La lectura de la obra de Mary Shelley  provoca que el  lector se vea  arrancado de la aparente comodidad y seguridad del mundo conocido y cotidiano y se enfrente con algo extraño. Así se subvierte la visión unitaria al obligarnos a replantear nuestros conocimientos del mundo. Dicha incertidumbre e incomodidad se revela cuando la creación cobra vida y se enfrenta a su creador, quien nunca develará el secreto de cómo lo hizo. Por otro lado, nunca se lo verá morir tampoco, Mary Shelley muestra el cuerpo vivo del monstruo, pero en la historia no hay cadáver de él.

Pero ¿cómo, literariamente, se confirma la creación como algo real en la obra? La novela afirma su existencia a través del discurso del doctor Frankenstein que a su vez es confirmado por Walton. Este a su vez lo escucha y lo cuenta a su hermana por cartas, para que finalmente se encuentre con el monstruo y hable con él antes de irse y perderse para siempre. Es decir, ese juego de cajas chinas entre los relatos, cartas de Walton, relato del doctor Frankenstein y el relato del monstruo, oficia como recurso de verosimilitud del mismo.

¿De qué habla la obra? ¿Qué nos dice de nosotros mismos?

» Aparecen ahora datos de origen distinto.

[src/fps_pkg.sv]
// Shared types and constants of the funnel path smoother.
// Used by the top level, the cross product unit and the port checker.
package fps_pkg;

    localparam int MAX_PORTALS = 64;
    localparam int COORD_BITS  = 16;
    localparam int MAX_RESULTS = 64;

    localparam int IDX_W = $clog2(MAX_PORTALS);
    localparam int CNT_W = $clog2(MAX_PORTALS + 1);
    localparam int RES_W = $clog2(MAX_RESULTS);

    localparam int DIFF_W = COORD_BITS + 1;
    localparam int PROD_W = 2 * DIFF_W;
    localparam int AREA_W = PROD_W + 1;

    localparam int PORTAL_W  = 4 * COORD_BITS;
    localparam int POINT_W   = 2 * COORD_BITS;
    localparam int S_TDATA_W = ((PORTAL_W + 7) / 8) * 8;
    localparam int M_TDATA_W = ((POINT_W + 7) / 8) * 8;

    localparam logic [RES_W-1:0] CORNER_LIMIT = RES_W'(MAX_RESULTS - 1);

    typedef logic [IDX_W-1:0] idx_t;
    typedef logic [CNT_W-1:0] cnt_t;
    typedef logic signed [AREA_W-1:0] area_t;

    // x sits in the low bits of a point, the left point in the low bits of a portal.
    typedef struct packed {
        logic [COORD_BITS-1:0] y;
        logic [COORD_BITS-1:0] x;
    } point_t;

    typedef struct packed {
        point_t r;
        point_t l;
    } portal_t;

    typedef enum logic [3:0] {
        ST_IDLE,
        ST_INIT_RD,
        ST_INIT,
        ST_CHECK,
        ST_FETCH,
        ST_R1,
        ST_R2,
        ST_L1,
        ST_L2,
        ST_CORNER,
        ST_FINAL
    } state_t;

    typedef enum logic {
        SIDE_RIGHT,
        SIDE_LEFT
    } side_t;

endpackage
--- src/rtl/sparse_band_map_allocator_macros.svh ---
// ----------------------------------------------------------------------------
// Sparse band map allocator assertion macros
// Shared property wrappers, clocked on clock and disabled during reset.
// ----------------------------------------------------------------------------
`ifndef SPARSE_BAND_MAP_ALLOCATOR_MACROS_SVH
`define SPARSE_BAND_MAP_ALLOCATOR_MACROS_SVH

// same-cycle implication
`define SBMA_ASSERT_NOW(name, ante, cons, msg) \
   name: assert property (@(posedge clock) disable iff (reset) (ante) |-> (cons)) \
      else $error(msg);

// next-cycle implication
`define SBMA_ASSERT_NEXT(name, ante, cons, msg) \
   name: assert property (@(posedge clock) disable iff (reset) (ante) |=> (cons)) \
      else $error(msg);

`endif

--- src/rtl/sbma_pkg.sv ---
// ----------------------------------------------------------------------------
// sbma_pkg
// Widths, constants, codes and controller/datapath interface types.
// ----------------------------------------------------------------------------
package sbma_pkg;

   localparam int unsigned OFS_W      = 48;  // image and drive offsets
   localparam int unsigned POS_W      = 49;  // offset plus partition start
   localparam int unsigned SUM_W      = 50;  // access end position
   localparam int unsigned CNT_W      = 25;  // byte counts
   localparam int unsigned SHIFT_W    = 5;
   localparam int unsigned BSZ_W      = 31;  // band size, up to 2^30
   localparam int unsigned IN_W       = 30;  // offset within a band
   localparam int unsigned SLOT_W     = 11;
   localparam int unsigned REC_W      = 10;
   localparam int unsigned NODE_NUM_W = 32;
   localparam int unsigned BANDNO_W   = 12;
   localparam int unsigned CSR_IDX_W  = 2;
   localparam int unsigned STAT_W     = 2;

   localparam int unsigned DEF_MAX_BANDS = 4096;
   localparam int unsigned HEADER_SLOTS  = 'h3F0;
   localparam int unsigned INDEX_SLOTS   = 'h3F2;
   localparam int unsigned NODE_BYTES    = 'h1000;
   localparam int unsigned MAX_COUNT     = 'h1000000;

   localparam logic [SHIFT_W-1:0] SHIFT_MIN = 5'd19;
   localparam logic [SHIFT_W-1:0] SHIFT_MAX = 5'd30;
   localparam logic [SHIFT_W-1:0] SHIFT_RST = 5'd20;

   // result status codes
   localparam logic [STAT_W-1:0] STAT_OK    = 2'd0;
   localparam logic [STAT_W-1:0] STAT_RANGE = 2'd1;
   localparam logic [STAT_W-1:0] STAT_WPROT = 2'd2;

   // register indexes
   localparam logic [CSR_IDX_W-1:0] CSR_PART_START = 2'd0;
   localparam logic [CSR_IDX_W-1:0] CSR_DRIVE      = 2'd1;
   localparam logic [CSR_IDX_W-1:0] CSR_SHIFT      = 2'd2;
   localparam logic [CSR_IDX_W-1:0] CSR_WRITE_EN   = 2'd3;

   typedef struct packed {
      logic              clear_step;
      logic              load;
      logic              check;
      logic              lookup;
      logic              open_node;
      logic              alloc;
      logic              emit_single;
      logic              emit_chunk;
      logic [STAT_W-1:0] code;
   } ctl_cmd_type;

   typedef struct packed {
      logic clear_last;
      logic err_range;
      logic wr_block;
      logic size_zero;
      logic is_write;
      logic base_zero;
      logic slot_full;
      logic last;
   } dp_status_type;

endpackage

--- src/rtl/sbma_ctrl.sv ---
// ----------------------------------------------------------------------------
// sbma_ctrl
// Sequencer: table clear, range check, dispatch and per-band chunk steps.
// ----------------------------------------------------------------------------
`include "sparse_band_map_allocator_macros.svh"

module sbma_ctrl
   import sbma_pkg::*;
(
   input  logic           clock,
   input  logic           reset,
   input  logic           start,
   input  dp_status_type  stat,
   output ctl_cmd_type    cmd,
   output logic           busy
);

   typedef enum logic [2:0] {
      ST_CLEAR,
      ST_IDLE,
      ST_CHECK,
      ST_DISPATCH,
      ST_LOOKUP,
      ST_DECIDE,
      ST_NODE,
      ST_ALLOC
   } state_type;

   state_type state_ff;
   state_type state_in;
   logic      busy_ff;

   always_comb begin
      cmd      = '0;
      state_in = state_ff;
      unique case (state_ff)
         ST_CLEAR: begin
            cmd.clear_step = 1'b1;
            if (stat.clear_last) state_in = ST_IDLE;
         end
         ST_IDLE: begin
            if (start) begin
               cmd.load = 1'b1;
               state_in = ST_CHECK;
            end
         end
         ST_CHECK: begin
            cmd.check = 1'b1;
            state_in  = ST_DISPATCH;
         end
         ST_DISPATCH: begin
            if (stat.err_range) begin
               cmd.emit_single = 1'b1;
               cmd.code        = STAT_RANGE;
               state_in        = ST_IDLE;
            end else if (stat.wr_block) begin
               cmd.emit_single = 1'b1;
               cmd.code        = STAT_WPROT;
               state_in        = ST_IDLE;
            end else if (stat.size_zero) begin
               cmd.emit_single = 1'b1;
               cmd.code        = STAT_OK;
               state_in        = ST_IDLE;
            end else begin
               state_in = ST_LOOKUP;
            end
         end
         ST_LOOKUP: begin
            cmd.lookup = 1'b1;
            state_in   = ST_DECIDE;
         end
         ST_DECIDE: begin
            if (stat.is_write && stat.base_zero) begin
               state_in = stat.slot_full ? ST_NODE : ST_ALLOC;
            end else begin
               cmd.emit_chunk = 1'b1;
               state_in       = stat.last ? ST_IDLE : ST_LOOKUP;
            end
         end
         ST_NODE: begin
            cmd.open_node = 1'b1;
            state_in      = ST_ALLOC;
         end
         ST_ALLOC: begin
            cmd.alloc      = 1'b1;
            cmd.emit_chunk = 1'b1;
            state_in       = stat.last ? ST_IDLE : ST_LOOKUP;
         end
      endcase
   end

   always_ff @(posedge clock) begin
      if (reset) begin
         state_ff <= ST_CLEAR;
         busy_ff  <= 1'b1;
      end else begin
         state_ff <= state_in;
         busy_ff  <= (state_in != ST_IDLE);
      end
   end

   assign busy = busy_ff;

   `SBMA_ASSERT_NEXT(a_accept_busy, start && !busy_ff, busy_ff && (state_ff == ST_CHECK), "accepted word did not enter the range check")

endmodule

--- config.mk ---
export PLATFORM = sky130hd
export DESIGN_NAME = sbma_ctrl
export DESIGN_NICKNAME = d
export VERILOG_FILES = /design/src/rtl/sbma_pkg.sv /design/src/rtl/sbma_ctrl.sv
export VERILOG_INCLUDE_DIRS = /design/src /design/src/rtl
export SDC_FILE = /design/constraint.sdc
export NUM_CORES = 1
export LEC_CHECK = 0
export BUFFER_PORTS_ARGS = -buffer_cell sky130_fd_sc_hd__clkbuf_2
export CELL_PAD_IN_SITES_DETAIL_PLACEMENT = 1
export CELL_PAD_IN_SITES_GLOBAL_PLACEMENT = 1
export CORE_MARGIN = 8
export CORE_UTILIZATION = 22
export DETAILED_ROUTE_END_ITERATION = 16
export PLACE_DENSITY = 0.79
export SYNTH_ARGS = -nofsm -noshare
export SYNTH_HDL_FRONTEND = slang
export SYNTH_SLANG_ARGS = --single-unit
--- constraint.sdc ---
create_clock -name clock -period 1.01 [get_ports clock]
set_input_delay 0.2525 -clock clock [delete_from_list [all_inputs] [get_ports clock]]
set_output_delay 0.2525 -clock clock [all_outputs]
set_load 0.03 [all_outputs]
After elaboration in Yosys (flattened, before gate mapping). Index checks and enable logic that the tools add are counted.

Reductions and logical operators: 2. Equal/unequal tests: 8. Multiplexer cells: 25.

Operator list (count): 3-bit case mux with 8 select lines (1); 3-bit 2-to-1 mux (7); 1-bit 2-to-1 mux (13); 3-bit == test, second input constant (4); 3-bit by 2-bit == test with 1-bit output, second input constant (2); 2-bit 2-to-1 mux (3); 3-bit by 1-bit == test with 1-bit output, second input constant (1); 3-bit logical NOT (1); 3-bit by 1-bit != test with 1-bit output, second input constant (1); 1-bit case mux with 2 select lines (1); 1-bit logical AND (1).

Logic and storage cells: 37. Output and inout bits: 11. Flip-flop bits (word level): 4. Bits of input ports: 11.

Depth between registers and ports, before layout.
Word-level depth: 5. Depth in mapped cells: 4. Mapped depth without buffers: 3.

Worst setup path after synthesis. Ideal clock, no wire load.

Path kind: register to output. Start point: register state_ff[2]. End point: output port cmd[1] (netlist bit). Cell stages (with the launch flop): 5. Arrival time: 1.377 ns. Buffers on the path: 1. Setup slack: -0.619 ns. Required time: 0.757 ns. Path through: dfxtp_1 buf_4 inv_1 nand3_1 nor3b_1.

RTL lines: start: declaration (line sbma_ctrl.sv:29) `state_type state_ff;`; start signal: assignment (line sbma_ctrl.sv:97) `state_ff <= state_in;`; end: declaration (line sbma_ctrl.sv:14) `output ctl_cmd_type cmd,`.
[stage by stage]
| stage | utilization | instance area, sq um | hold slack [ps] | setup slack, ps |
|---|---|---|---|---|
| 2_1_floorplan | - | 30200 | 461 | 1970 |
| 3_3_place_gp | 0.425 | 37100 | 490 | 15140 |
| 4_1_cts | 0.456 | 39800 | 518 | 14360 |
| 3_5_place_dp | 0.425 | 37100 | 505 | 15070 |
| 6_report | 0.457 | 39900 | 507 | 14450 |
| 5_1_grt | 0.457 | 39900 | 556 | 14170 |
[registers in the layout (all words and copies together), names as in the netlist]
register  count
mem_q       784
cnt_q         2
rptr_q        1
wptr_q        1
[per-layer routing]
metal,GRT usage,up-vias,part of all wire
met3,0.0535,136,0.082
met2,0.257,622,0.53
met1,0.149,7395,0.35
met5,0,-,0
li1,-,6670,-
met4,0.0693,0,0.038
<file path="src/rtl/mbg_pkg.sv">
// Shared types and constants of the maze backtracker generator.
// Holds the controller/datapath command and status structs and code enums.
// No dependencies.
package mbg_pkg;

    localparam int unsigned DEF_MAX_COLS = 32;
    localparam int unsigned DEF_MAX_ROWS = 32;

    localparam int CFG_W     = 6;   // widest configuration register
    localparam int DIM_W     = 6;   // grid width and height
    localparam int POS_W     = 5;   // start row/col and reported row/col
    localparam int CNT_W     = 12;  // cell counts, up to 63 * 63
    localparam int S_DATA_W  = 8;
    localparam int M_DATA_W  = 16;

    localparam logic [DIM_W-1:0] RST_GRID_WIDTH  = 6'd20;
    localparam logic [DIM_W-1:0] RST_GRID_HEIGHT = 6'd15;
    localparam logic [POS_W-1:0] RST_START_ROW   = 5'd0;
    localparam logic [POS_W-1:0] RST_START_COL   = 5'd0;

    localparam logic MODE_START = 1'b0;
    localparam logic MODE_DRAW  = 1'b1;

    typedef enum logic [1:0] {
        REG_GRID_WIDTH,
        REG_GRID_HEIGHT,
        REG_START_ROW,
        REG_START_COL
    } t_cfg_reg;

    typedef enum logic [1:0] {
        DIR_LEFT,
        DIR_RIGHT,
        DIR_UP,
        DIR_DOWN
    } t_dir;

    // Which row of the visited map to read
    typedef enum logic [1:0] {
        RD_NB,
        RD_CUR,
        RD_UP,
        RD_DN
    } t_rd_sel;

    typedef struct packed {
        logic    load_in;
        logic    start;
        logic    clr_wr;
        t_rd_sel rd_sel;
        logic    carve;
        logic    lat_lr;
        logic    lat_up;
        logic    pop;
        logic    pop_ld;
        logic    res_load;
    } t_cmd;

    typedef struct packed {
        logic mode;
        logic finished;
        logic nb_ok;
        logic nb_fresh;
        logic last_carve;
        logic fresh_any;
        logic depth_zero;
        logic clr_last;
        logic out_free;
    } t_sts;

endpackage

</file>
<file path="src/rtl/mbg_ctrl.sv">
// Sequencer of the maze backtracker generator.
// Drives mbg_datapath through t_cmd and reacts to t_sts; uses mbg_pkg.
module mbg_ctrl (
    input  logic          i_clk,
    input  logic          i_rst_n,
    input  logic          i_s_axis_tvalid,
    output logic          o_s_axis_tready,
    input  mbg_pkg::t_sts i_sts,
    output mbg_pkg::t_cmd o_cmd
);
    import mbg_pkg::*;

    typedef enum logic [3:0] {
        S_IDLE,
        S_DISP,
        S_CLEAR,
        S_TEST,
        S_CK_CUR,
        S_CK_UP,
        S_CK_DN,
        S_CK_EVAL,
        S_POPLD,
        S_RES
    } t_state;

    t_state r_state, n_state;
    logic   r_tready;

    always_comb begin
        n_state        = r_state;
        o_cmd          = '0;
        o_cmd.rd_sel   = RD_CUR;
        o_cmd.load_in  = i_s_axis_tvalid && r_tready;
        case (r_state)
            S_IDLE: begin
                if (o_cmd.load_in) n_state = S_DISP;
            end
            S_DISP: begin
                if (i_sts.mode == MODE_START) begin
                    o_cmd.start = 1'b1;
                    n_state     = S_CLEAR;
                end else if (i_sts.finished || !i_sts.nb_ok) begin
                    n_state = S_RES;
                end else begin
                    o_cmd.rd_sel = RD_NB;
                    n_state      = S_TEST;
                end
            end
            S_CLEAR: begin
                o_cmd.clr_wr = 1'b1;
                if (i_sts.clr_last) n_state = S_RES;
            end
            S_TEST: begin
                if (i_sts.nb_fresh) begin
                    o_cmd.carve = 1'b1;
                    n_state     = i_sts.last_carve ? S_RES : S_CK_CUR;
                end else begin
                    n_state = S_RES;
                end
            end
            S_CK_CUR: begin
                o_cmd.rd_sel = RD_CUR;
                n_state      = S_CK_UP;
            end
            S_CK_UP: begin
                o_cmd.lat_lr = 1'b1;
                o_cmd.rd_sel = RD_UP;
                n_state      = S_CK_DN;
            end
            S_CK_DN: begin
                o_cmd.lat_up = 1'b1;
                o_cmd.rd_sel = RD_DN;
                n_state      = S_CK_EVAL;
            end
            S_CK_EVAL: begin
                if (i_sts.fresh_any || i_sts.depth_zero) begin
                    n_state = S_RES;
                end else begin
                    o_cmd.pop = 1'b1;
                    n_state   = S_POPLD;
                end
            end
            S_POPLD: begin
                o_cmd.pop_ld = 1'b1;
                n_state      = S_CK_CUR;
            end
            S_RES: begin
                if (i_sts.out_free) begin
                    o_cmd.res_load = 1'b1;
                    n_state        = S_IDLE;
                end
            end
            default: n_state = S_IDLE;
        endcase
    end

    always_ff @(posedge i_clk) begin
        if (!i_rst_n) begin
            r_state  <= S_IDLE;
            r_tready <= 1'b0;
        end else begin
            r_state  <= n_state;
            r_tready <= (n_state == S_IDLE);
        end
    end

    assign o_s_axis_tready = r_tready;

endmodule

</file>
===== config.mk =====
export PLATFORM = sky130hd
export DESIGN_NAME = base64_crypt_alphabet_decoder_flat
export DESIGN_NICKNAME = d
export VERILOG_FILES = /design/src/b64d_pkg.sv /design/src/b64d_req_if.sv /design/src/b64d_rsp_if.sv /design/src/b64d_front.sv /design/src/b64d_queue.sv /design/src/b64d_back.sv /design/src/base64_crypt_alphabet_decoder.sv /design/src/flat_wrapper.sv
export SDC_FILE = /design/constraint.sdc
export NUM_CORES = 1
export LEC_CHECK = 0
export ABC_AREA = 1
export BUFFER_PORTS_ARGS = -buffer_cell sky130_fd_sc_hd__buf_2
export CORE_MARGIN = 2
export CORE_UTILIZATION = 53
export CTS_CLUSTER_DIAMETER = 120
export CTS_CLUSTER_SIZE = 14
export DETAILED_ROUTE_END_ITERATION = 16
export PLACE_DENSITY = 0.85
export SYNTH_ARGS = -nofsm -noshare
export SYNTH_HDL_FRONTEND = slang
export SYNTH_SLANG_ARGS = --single-unit

===== constraint.sdc =====
create_clock -name clock -period 3.2 [get_ports clock]
set_input_delay 0.16 -clock clock [delete_from_list [all_inputs] [get_ports clock]]
set_output_delay 0.16 -clock clock [all_outputs]
set_load 0.005 [all_outputs]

La voz española “monstruo” deriva de la palabra latina “monstrum” que significa “hecho prodigioso o maravilla”, aunque también puede referirse a una advertencia de los dioses. Según Cicerón, en realidad  deriva de “monstro”, es decir,  “mostrar”, un verbo que guarda sólida relación con lo visual. Pero su significado alcanzaría más allá e iría hasta el hecho de “indicar” o “señalar”, es decir como una advertencia. Así, el monstruo creado por Frankenstein puede ser pensado como una advertencia y si no es sobre la criatura misma, quizás lo sea sobre la propia actitud del ser humano.

La dimensión visual de aquello distinto a uno es lo que le indica la presencia del otro. También nos refuerza el hecho de que, coincidentemente, aquello que nos asemeja es el hecho de ser distintos. El monstruo como reflejo deformado o no de nosotros mismos. Nietzsche decía que “cuando uno mira largo tiempo a un abismo, también  este mira dentro de ti”. Lo monstruoso está para ser visto. Mary Shelley creó a Frankenstein y a la criatura para verse en ellos. Nosotros, después de dos siglos, leemos y miramos a la criatura, y sobre todo al Doctor Frankenstein, como nos miramos a nosotros mismos para saber cómo enfrentar nuestros miedos. Hablamos de jugar a algo que no somos, de algo que involucra la incapacidad humana para lidiar con nuestros errores y para aceptar  aquello que es diferente y poder ver la humanidad que existe debajo de todo aquello que etiquetamos como monstruoso.